I'm trying to use datalad to manage some scientific data repositories. Datalad uses git annex.
I've set up an annex for my datalad/git repository using git-annex-remote-rclone
. The setup went fine, but the transfers with a Gigabit connection are of the order of 50-100 kbs. I'm trying to troubleshoot the issue. I'm a new user of git annex. The repository has about 10 GB of stuff.
I'm focusing on git annex
because I sidestep datalad by using git annex copy --to=gdrive2
, this is as slow as using datalad push --to=gdrive2
, which makes sense as the latter is a thin wrapper around git-annex-copy
.
Using an external drive instead of Google Drive was a little better, but it still took hours to copy the 10 GB. Not sure what's going on.

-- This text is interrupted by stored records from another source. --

<file path="src/inc/auip_cfg.svh">
// Bit positions, register map and reset values for the unique-ID and partition tagger
`ifndef AUIP_CFG_SVH
`define AUIP_CFG_SVH

`define AUIP_MPAM_W          11
`define AUIP_MPAM_NS_BIT     0
`define AUIP_MPAM_PART_LSB   1
`define AUIP_MPAM_PART_MSB   9
`define AUIP_MPAM_PMG_BIT    10
`define AUIP_PART_DEFAULT    9'h000
`define AUIP_PMG_DEFAULT     1'h0
`define AUIP_PROT_NS_BIT     1

`define AUIP_REG_AW          4
`define AUIP_REG_CTRL        4'h0
`define AUIP_REG_STATUS      4'h4
`define AUIP_REG_MPAM_RD     4'h8
`define AUIP_REG_MPAM_WR     4'hC

`define AUIP_CTRL_ILV_BIT    0
`define AUIP_CTRL_UNQ_BIT    1
`define AUIP_STAT_LOCK_BIT   0
`define AUIP_STAT_RBUSY_BIT  1
`define AUIP_STAT_WBUSY_BIT  2

`define AUIP_CTRL_ILV_RST    1'h0
`define AUIP_CTRL_UNQ_RST    1'h1

`endif

</file>
<file path="src/inc/auip_pkg.sv">
// Shared types of the unique-ID and partition tagger
package auip_pkg;

  typedef enum logic [1:0] {
    auip_lk_idle = 2'b01,
    auip_lk_held = 2'b10
  } auip_lock_t;

endpackage

</file>
<file path="src/rtl/auip_tagger.sv">
// Responder-side unique-ID mirroring, read interleave lock and partition capture
//
// Overview of operation
// - With interleaving disabled, read beats of different transactions never interleave.
// - Undeclared interleave property means interleaving between different IDs is allowed.
// - Every read data beat carries the unique flag of its request.
// - Every write response beat carries the unique flag of its request.
// - Outstanding from address valid until master accepts the final response.
// - With completion flag present, write stays outstanding until completion response.
// - Atomic stays outstanding until both write and read responses accepted.
// - Without unique-ID support all four unique flags are absent or low.
// - Partition support adds an 11-bit partition field on each address channel.
// - Bit 0 security, bits 9 to 1 partition, bit 10 monitor group.
// - Slave samples partition information while the address valid is asserted.
// - Read partition field of DVM operations is meaningless and ignored.
//
// The plain strobed port and the register addresses were decided locally.
`timescale 1ns/1ps
`include "auip_cfg.svh"

module auip_tagger #(
  parameter int   IDW       = 4,
  parameter int   DW        = 32,
  parameter bit   HAS_BCOMP = 1'b1,
  parameter bit   MST_MPAM  = 1'b1
) (
  input  wire logic                    i_clk,
  input  wire logic                    i_reset_n,
  input  wire logic                    i_ce,
  input  wire logic [`AUIP_REG_AW-1:0] i_reg_addr,
  input  wire logic [31:0]             i_reg_wdata,
  input  wire logic                    i_reg_wr,
  input  wire logic                    i_reg_rd,
  output logic      [31:0]             o_reg_rdata,
  input  wire logic                    i_arvalid,
  input  wire logic                    i_arready,
  input  wire logic [IDW-1:0]          i_arid,
  input  wire logic                    i_aridunq,
  input  wire logic [`AUIP_MPAM_W-1:0] i_armpam,
  input  wire logic [2:0]              i_arprot,
  input  wire logic                    i_ar_dvm,
  input  wire logic                    i_awvalid,
  input  wire logic                    i_awready,
  input  wire logic [IDW-1:0]          i_awid,
  input  wire logic                    i_awidunq,
  input  wire logic [`AUIP_MPAM_W-1:0] i_awmpam,
  input  wire logic [2:0]              i_awprot,
  input  wire logic                    i_aw_atomic,
  input  wire logic                    i_be_rvalid,
  output logic                         o_be_rready,
  input  wire logic [IDW-1:0]          i_be_rid,
  input  wire logic [DW-1:0]           i_be_rdata,
  input  wire logic [1:0]              i_be_rresp,
  input  wire logic                    i_be_rlast,
  output logic                         o_rvalid,
  input  wire logic                    i_rready,
  output logic      [IDW-1:0]          o_rid,
  output logic      [DW-1:0]           o_rdata,
  output logic      [1:0]              o_rresp,
  output logic                         o_rlast,
  output logic                         o_ridunq,
  input  wire logic                    i_be_bvalid,
  output logic                         o_be_bready,
  input  wire logic [IDW-1:0]          i_be_bid,
  input  wire logic [1:0]              i_be_bresp,
  input  wire logic                    i_be_bcomp,
  output logic                         o_bvalid,
  input  wire logic                    i_bready,
  output logic      [IDW-1:0]          o_bid,
  output logic      [1:0]              o_bresp,
  output logic                         o_bcomp,
  output logic                         o_bidunq,
  output logic                         o_ar_mpam_ns,
  output logic      [8:0]              o_ar_partid,
  output logic                         o_ar_pmg,
  output logic                         o_aw_mpam_ns,
  output logic      [8:0]              o_aw_partid,
  output logic                         o_aw_pmg
);
  import auip_pkg::*;

  typedef struct packed {
    logic                    ilv_dis;
    logic                    unq_en;
    auip_lock_t              lock;
    logic [IDW-1:0]          lock_id;
    logic                    rv;
    logic [IDW-1:0]          rid;
    logic [DW-1:0]           rdata;
    logic [1:0]              rresp;
    logic                    rlast;
    logic                    ridunq;
    logic                    bv;
    logic [IDW-1:0]          bid;
    logic [1:0]              bresp;
    logic                    bcomp;
    logic                    bidunq;
    logic [`AUIP_MPAM_W-1:0] ar_mpam;
    logic [`AUIP_MPAM_W-1:0] aw_mpam;
    logic [31:0]             reg_rdata;
  } auip_state_t;

  auip_state_t s_r;
  auip_state_t s_nxt;

  logic rd_look;
  logic rd_busy;
  logic wr_look;
  logic wr_busy;
  logic ar_take;
  logic aw_take;
  logic r_take;
  logic r_done;
  logic b_take;
  logic b_done;
  logic r_blocked;

  // Partition field as seen by the slave; masters without it get default partition and monitor group, and NS from prot
  function automatic logic [`AUIP_MPAM_W-1:0] mpam_in(
    input logic [`AUIP_MPAM_W-1:0] mpam,
    input logic [2:0]              prot
  );
    logic [`AUIP_MPAM_W-1:0] v;
    v = mpam;
    if (!MST_MPAM) begin
      v[`AUIP_MPAM_PMG_BIT]                        = `AUIP_PMG_DEFAULT;
      v[`AUIP_MPAM_PART_MSB:`AUIP_MPAM_PART_LSB]   = `AUIP_PART_DEFAULT;
      v[`AUIP_MPAM_NS_BIT]                         = prot[`AUIP_PROT_NS_BIT];
    end
    return v;
  endfunction

  assign ar_take = i_arvalid && i_arready;
  assign aw_take = i_awvalid && i_awready;

  // Hold back other IDs while a read burst that took the lock with interleaving disabled is mid-flight
  assign r_blocked   = (s_r.lock == auip_lk_held) && (i_be_rid != s_r.lock_id);
  assign o_be_rready = (!s_r.rv || i_rready) && !r_blocked;
  assign r_take      = i_be_rvalid && o_be_rready;
  assign r_done      = s_r.rv && i_rready && s_r.rlast;

  assign o_be_bready = !s_r.bv || i_bready;
  assign b_take      = i_be_bvalid && o_be_bready;
  // Early responses keep the ID busy until the completion arrives
  assign b_done      = s_r.bv && i_bready && (s_r.bcomp || !HAS_BCOMP);

  // Atomics enter both tables; each side clears on its own final response
  auip_idtrk #(
    .IDW (IDW)
  ) u_rd_trk (
    .i_clk       (i_clk),
    .i_reset_n   (i_reset_n),
    .i_ce        (i_ce),
    .i_set_a_en  (ar_take),
    .i_set_a_id  (i_arid),
    .i_set_a_val (i_aridunq && s_r.unq_en),
    .i_set_b_en  (aw_take && i_aw_atomic),
    .i_set_b_id  (i_awid),
    .i_set_b_val (i_awidunq && s_r.unq_en),
    .i_clr_en    (r_done),
    .i_clr_id    (s_r.rid),
    .i_look_id   (i_be_rid),
    .o_look_val  (rd_look),
    .o_busy      (rd_busy)
  );

  auip_idtrk #(
    .IDW (IDW)
  ) u_wr_trk (
    .i_clk       (i_clk),
    .i_reset_n   (i_reset_n),
    .i_ce        (i_ce),
    .i_set_a_en  (aw_take),
    .i_set_a_id  (i_awid),
    .i_set_a_val (i_awidunq && s_r.unq_en),
    .i_set_b_en  (1'b0),
    .i_set_b_id  ('0),
    .i_set_b_val (1'b0),
    .i_clr_en    (b_done),
    .i_clr_id    (s_r.bid),
    .i_look_id   (i_be_bid),
    .o_look_val  (wr_look),
    .o_busy      (wr_busy)
  );

  always_comb begin
    s_nxt = s_r;

    if (i_reg_wr && (i_reg_addr == `AUIP_REG_CTRL)) begin
      s_nxt.ilv_dis = i_reg_wdata[`AUIP_CTRL_ILV_BIT];
      s_nxt.unq_en  = i_reg_wdata[`AUIP_CTRL_UNQ_BIT];
    end

    // Read data valid only in the cycle after the strobe
    s_nxt.reg_rdata = '0;
    if (i_reg_rd) begin
      case (i_reg_addr)
        `AUIP_REG_CTRL: begin
          s_nxt.reg_rdata[`AUIP_CTRL_ILV_BIT] = s_r.ilv_dis;
          s_nxt.reg_rdata[`AUIP_CTRL_UNQ_BIT] = s_r.unq_en;
        end
        `AUIP_REG_STATUS: begin
          s_nxt.reg_rdata[`AUIP_STAT_LOCK_BIT]  = (s_r.lock == auip_lk_held);
          s_nxt.reg_rdata[`AUIP_STAT_RBUSY_BIT] = rd_busy;
          s_nxt.reg_rdata[`AUIP_STAT_WBUSY_BIT] = wr_busy;
        end
        `AUIP_REG_MPAM_RD: begin
          s_nxt.reg_rdata[`AUIP_MPAM_W-1:0] = s_r.ar_mpam;
        end
        `AUIP_REG_MPAM_WR: begin
          s_nxt.reg_rdata[`AUIP_MPAM_W-1:0] = s_r.aw_mpam;
        end
        default: begin
          s_nxt.reg_rdata = '0;
        end
      endcase
    end

    // DVM requests leave the last read partition in place
    if (ar_take && !i_ar_dvm) begin
      s_nxt.ar_mpam = mpam_in(i_armpam, i_arprot);
    end
    if (aw_take) begin
      s_nxt.aw_mpam = mpam_in(i_awmpam, i_awprot);
    end

    if (s_r.rv && i_rready) begin
      s_nxt.rv = 1'b0;
    end
    if (r_take) begin
      s_nxt.rv     = 1'b1;
      s_nxt.rid    = i_be_rid;
      s_nxt.rdata  = i_be_rdata;
      s_nxt.rresp  = i_be_rresp;
      s_nxt.rlast  = i_be_rlast;
      s_nxt.ridunq = rd_look && s_r.unq_en;
    end

    // Lock is taken only while disabled; a clear mid-burst waits for the last beat
    unique case (s_r.lock)
      auip_lk_idle: begin
        if (r_take && !i_be_rlast && s_r.ilv_dis) begin
          s_nxt.lock    = auip_lk_held;
          s_nxt.lock_id = i_be_rid;
        end
      end
      auip_lk_held: begin
        if (r_take && i_be_rlast) begin
          s_nxt.lock = auip_lk_idle;
        end
      end
      default: begin
        s_nxt.lock = auip_lk_idle;
      end
    endcase

    if (s_r.bv && i_bready) begin
      s_nxt.bv = 1'b0;
    end
    if (b_take) begin
      s_nxt.bv     = 1'b1;
      s_nxt.bid    = i_be_bid;
      s_nxt.bresp  = i_be_bresp;
      s_nxt.bcomp  = i_be_bcomp || !HAS_BCOMP;
      s_nxt.bidunq = wr_look && s_r.unq_en;
    end
  end

  always_ff @(posedge i_clk or negedge i_reset_n) begin
    if (!i_reset_n) begin
      s_r         <= '0;
      s_r.ilv_dis <= `AUIP_CTRL_ILV_RST;
      s_r.unq_en  <= `AUIP_CTRL_UNQ_RST;
      s_r.lock    <= auip_lk_idle;
    end else if (i_ce) begin
      s_r <= s_nxt;
    end
  end

  assign o_reg_rdata  = s_r.reg_rdata;
  assign o_rvalid     = s_r.rv;
  assign o_rid        = s_r.rid;
  assign o_rdata      = s_r.rdata;
  assign o_rresp      = s_r.rresp;
  assign o_rlast      = s_r.rlast;
  assign o_ridunq     = s_r.ridunq;
  assign o_bvalid     = s_r.bv;
  assign o_bid        = s_r.bid;
  assign o_bresp      = s_r.bresp;
  assign o_bcomp      = s_r.bcomp;
  assign o_bidunq     = s_r.bidunq;
  assign o_ar_mpam_ns = s_r.ar_mpam[`AUIP_MPAM_NS_BIT];
  assign o_ar_partid  = s_r.ar_mpam[`AUIP_MPAM_PART_MSB:`AUIP_MPAM_PART_LSB];
  assign o_ar_pmg     = s_r.ar_mpam[`AUIP_MPAM_PMG_BIT];
  assign o_aw_mpam_ns = s_r.aw_mpam[`AUIP_MPAM_NS_BIT];
  assign o_aw_partid  = s_r.aw_mpam[`AUIP_MPAM_PART_MSB:`AUIP_MPAM_PART_LSB];
  assign o_aw_pmg     = s_r.aw_mpam[`AUIP_MPAM_PMG_BIT];

endmodule // auip_tagger

</file>
<file path="src/rtl/auip_idtrk.sv">
// Per-ID table of unique flags for transactions still outstanding
`timescale 1ns/1ps
`include "auip_cfg.svh"

module auip_idtrk #(
  parameter int IDW = 4
) (
  input  wire logic           i_clk,
  input  wire logic           i_reset_n,
  input  wire logic           i_ce,
  input  wire logic           i_set_a_en,
  input  wire logic [IDW-1:0] i_set_a_id,
  input  wire logic           i_set_a_val,
  input  wire logic           i_set_b_en,
  input  wire logic [IDW-1:0] i_set_b_id,
  input  wire logic           i_set_b_val,
  input  wire logic           i_clr_en,
  input  wire logic [IDW-1:0] i_clr_id,
  input  wire logic [IDW-1:0] i_look_id,
  output logic                o_look_val,
  output logic                o_busy
);
  import auip_pkg::*;

  localparam int NID = 1 << IDW;

  typedef struct packed {
    logic [NID-1:0] flg;
  } auip_trk_t;

  auip_trk_t s_r;
  auip_trk_t s_nxt;

  always_comb begin
    s_nxt = s_r;
    // Clear first so a request issued in the closing cycle still registers
    if (i_clr_en) begin
      s_nxt.flg[i_clr_id] = 1'b0;
    end
    if (i_set_a_en) begin
      s_nxt.flg[i_set_a_id] = i_set_a_val;
    end
    if (i_set_b_en) begin
      s_nxt.flg[i_set_b_id] = i_set_b_val;
    end
  end

  always_ff @(posedge i_clk or negedge i_reset_n) begin
    if (!i_reset_n) begin
      s_r <= '0;
    end else if (i_ce) begin
      s_r <= s_nxt;
    end
  end

  assign o_look_val = s_r.flg[i_look_id];
  assign o_busy     = |s_r.flg;

endmodule // auip_idtrk

</file>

I'm running this on a M1 MacBook Pro.
Any ideas on how to troubeshoot this?
How large are the individual files?
With small enough files, non-bandwidth related overhead and/or TCL slow start can take more time than copying the file does, preventing saturating a connection.
It sometimes helps to use -J10 or so.
The --fast option can also speed up
git-annex copy
, see the git-annex-copy man page for details about it.Hi Joey,
This is my current effort to copy ~6.7 GB using Datalad (git annex with rclone+Gdrive in the background)
There are many small files in this repository for sure, but I haven't been able to get specific advice as to whether these very small speeds (even copying to an external drive took many hours) are expected given the bottlenecks you mention. Any feedback is welcome.